On Sat, Oct 10, 2020 at 3:41 AM Peter J. Holzer <[hidden email]> wrote:
On 2020-10-05 11:29:04 -0600, Michael Lewis wrote:
>
>         I suggest that in PG12 you can monitor the
>         "lag" of a standby server more directly by looking at columns
>         write_lag,
>         flush_lag, replay_lag in the pg_stat_replication view. 
>
>
>     And are those things updated when there are no changes to the master
>     database?

Probably not, as there is nothing to replicate, so no new data it
provided.


> If you setup a scripted process to update a single row with a timestamptz on
> the source/primary every minute, then you have a very simple consistent change
> and also a way to check on the replica what is current time vs
> last_scripted_update_time if you will and know the approx lag. It would seem
> like a simple albeit hacky solution to you wanting a file every X minutes
> regardless of server activity.

It also has the advantage that you don't have to wait for the WAL file
to be written. You can just check whether the change appears on the
replicas. About 2 years ago I wrote a Nagios/Icinga check that does
that: Update a timestamp in a table on the master, then connect to all
the replicas and wait for the change to show up on them. It then reports
the lag for each replica and a final status (OK, WARNING, CRITICAL)
based on the maximal lag.

I think I wrote it because the PostgreSQL version we were using at the
time didn't have the lag columns yet, but it does have the advantage of
providing an end to end check (do I really get the correct value?), not
the database's idea of whether replication is working.

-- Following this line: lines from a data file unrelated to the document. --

Context: an optimization exercise on an open-source flow, tuned for small area and a short achievable clock period. The choices shown serve that exercise and are no tape-out recipe.
The RTL was checked by simulation tests, not by an equivalence proof against the original design.
No activity file was given, so power comes from the tool's default toggle rates.

run 1:
## pipe_mul
module pipe_mul #(
    parameter int XLEN   = 32,
    parameter int STAGES = 4,
    parameter int TAG_W  = 4
) (
    input  logic                clk_i,
    input  logic                rst_i,
    input  logic                req_i,
    input  logic                flush_i,
    input  logic [1:0]          op_i,
    input  logic [XLEN-1:0]     a_i,
    input  logic [XLEN-1:0]     b_i,
    input  logic [TAG_W-1:0]    tag_i,
    output logic                ready_o,
    output logic [XLEN-1:0]     result_o,
    output logic [2*XLEN-1:0]   product_o,
    output logic [TAG_W-1:0]    tag_o,
    output logic                busy_o
);
    logic [3:1] r_vld;
    logic [3:0] r_tag [1:3];
    always_ff @(posedge clk_i) begin
        if (!rst_i || flush_i) begin
            r_vld  <= '0;
            busy_o <= 1'b0;
        end else begin
            r_vld  <= {r_vld[2:1], req_i};
            busy_o <= req_i | r_vld[1] | r_vld[2];
        end
    end
    always_ff @(posedge clk_i) begin
        r_tag[1] <= tag_i;
        r_tag[2] <= r_tag[1];
        r_tag[3] <= r_tag[2];
    end
    logic w0;
    logic w1;
    logic w2;
    logic w3;
    logic w4;
    logic w5;
    logic w6;
    logic w7;
    logic w8;
    logic w9;
    logic w10;
    logic w11;
    logic w12;
    logic w13;
    logic w14;
    logic w15;
    logic w16;
    logic w17;
    logic w18;
    logic w19;
  ...
Settings: LEC_CHECK=0, ABC_AREA=1, CAP_MARGIN=20, CORE_MARGIN=2, CORE_UTILIZATION=40, CTS_BUF_LIST=sky130_fd_sc_hd__clkbuf_4 sky130_fd_sc_hd__clkbuf_8, CTS_CLUSTER_DIAMETER=40, CTS_CLUSTER_SIZE=16, SETUP_SLACK_MARGIN=5, SLEW_MARGIN=20, SYNTH_HIERARCHICAL=1; clock period 8.5 ns.
standard.sh (not shown) runs the stock make flow with config.mk's settings and CLKGATE_MAP_FILE= SYNTH_SCRIPT=/design/flow/synth_recipe.tcl, a recipe that flattens the netlist after the stock synthesis.
==> flow/flow/run.sh <==
#!/bin/bash
# Standard layout with plain buf_2 port buffers and a clock tree without
# dummy loads; timing repair aims past the design's period (the SDC and its
# period are unchanged).
export BUFFER_PORTS_ARGS="-buffer_cell sky130_fd_sc_hd__buf_2"
export CTS_ARGS="-sink_clustering_enable -repair_clock_nets -sink_clustering_size 20 -sink_clustering_max_diameter 40 -buf_list {sky130_fd_sc_hd__clkbuf_4 sky130_fd_sc_hd__clkbuf_8} -dont_use_dummy_load"
bash standard.sh SETUP_SLACK_MARGIN=5.25 finish > standard.log 2>&1
Both conditions hold for run 1: the flow ran to the end and the final layout passed the timing, design-rule and antenna checks.
The inputs of run 2 differ from those of run 1 as listed below.
Settings: setting TNS_END_PERCENT to 10 for the first time.
==> flow/flow/run.sh <==
#!/bin/bash
# Standard layout with plain buf_2 port buffers and a clock tree without
# dummy loads; timing repair aims past the design's period (the SDC and its
# period are unchanged).
export BUFFER_PORTS_ARGS="-buffer_cell sky130_fd_sc_hd__buf_2"
export CTS_ARGS="-sink_clustering_enable -repair_clock_nets -sink_clustering_size 16 -sink_clustering_max_diameter 40 -buf_list {sky130_fd_sc_hd__clkbuf_4 sky130_fd_sc_hd__clkbuf_8} -dont_use_dummy_load"
bash standard.sh SETUP_SLACK_MARGIN=5.2 finish > standard.log 2>&1
[summary]
- Run 1 -> run 2: proportion of total power due to net switching flat
- Between run 1 and run 2, the area of all sequential standard cells figures differ only marginally.
- | post-route total power | run 2 vs run 1 | better |
- Summary of run 2 over run 1: total global routing track utilization closely matched the old numbers, final clock period utilization by the worst path moved up, worst slack after detailed placement essentially unchanged, synthesized cell count held.
- The smallest hold slack in run 2 was higher than what run 1 gave.
- After synthesis and placement, the instance count of run 2 is below that of run 1.
- Compared with run 1, run 2 shows a design area that is about 1.9% lower.
- In run 2 the highest attainable clock frequency turned out about 3.6% lower than in run 1.
Background: an optimization exercise with open tools, aiming at small area, a short achievable clock period and few clock cycles per item. Do not read the settings as production practice.
The RTL was checked by simulation tests, not by an equivalence proof against the original design.
Power is estimated from default activity; no workload was simulated.

===== flow/config.mk =====
export PLATFORM = sky130hd
export DESIGN_NAME = trade_record_varint_parser
export DESIGN_NICKNAME = trade_record_varint_parser
export VERILOG_FILES = /design/flow/design.v
export SDC_FILE = /design/flow/constraint.sdc
export NUM_CORES = 4
export LEC_CHECK = 0
export CAP_MARGIN = 20
export CORE_MARGIN = 2
export CORE_UTILIZATION = 65
export CTS_CLUSTER_DIAMETER = 60
export CTS_CLUSTER_SIZE = 25
export SLEW_MARGIN = 20

===== flow/constraint.sdc =====
create_clock -name core_clock -period 10.0 [get_ports {clk_i}]
set_input_delay 2.0000 -clock core_clock [delete_from_list [all_inputs] [get_ports {clk_i}]]
set_output_delay 2.0000 -clock core_clock [all_outputs]
set_load 0.01 [all_outputs]

===== flow/design.v =====
package trvp_pkg;
  localparam int MinutesPerDay = 24 * 60;
  localparam int MagW          = 62;
  localparam logic [3:0] ErrNone      = 4'd0;
  localparam logic [3:0] ErrNoTime    = 4'd1;
  localparam logic [3:0] ErrMissing   = 4'd2;
  localparam logic [3:0] ErrNoTerm    = 4'd3;
  localparam logic [3:0] ErrTooLong   = 4'd4;
  localparam logic [3:0] ErrBadMinute = 4'd5;
  localparam logic [3:0] ErrNegCount  = 4'd6;
  localparam logic [3:0] ErrOverflow  = 4'd7;
  localparam logic [3:0] ErrNegPrice  = 4'd8;
endpackage
module trvp_add #(
  parameter int W = 16
) (
  input  logic [W-1:0] a_i,
  input  logic [W-1:0] b_i,
  input  logic         ci_i,
  output logic [W-1:0] s_o,
  output logic         co_o
);
  localparam int L = $clog2(W);
  logic [W-1:0] p, g0;
  logic [W-1:0] g [L+1];
  logic [W-1:0] pp [L+1];
  assign p  = a_i ^ b_i;
  assign g0 = a_i & b_i;
  always_comb begin
    g[0]  = g0;
    pp[0] = p;
    g[0][0] = g0[0] | (p[0] & ci_i);
    for (int l = 0; l < L; l++) begin
      g[l + 1]  = g[l];
      pp[l + 1] = pp[l];
      for (int i = 0; i < W; i++) begin
        if ((i >> l) & 1) begin
          g[l + 1][i]  = g[l][i] | (pp[l][i] & g[l][((i >> l) << l) - 1]);
          pp[l + 1][i] = pp[l][i] & pp[l][((i >> l) << l) - 1];
        end
      end
    end
  end
  assign s_o  = p ^ {g[L][W-2:0], ci_i};
  assign co_o = g[L][W-1];
endmodule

(The check is written in Go and buried in a svn repo at work, but I
could publish it if there is interest)

        hp

--
   _  | Peter J. Holzer    | Story must make more sense than reality.
|_|_) |                    |
| |   | [hidden email]         |    -- Charles Stross, "Creative writing
__/   | http://www.hjp.at/ |       challenge!"

I would be interested in the Nagios/Icinga check you wrote.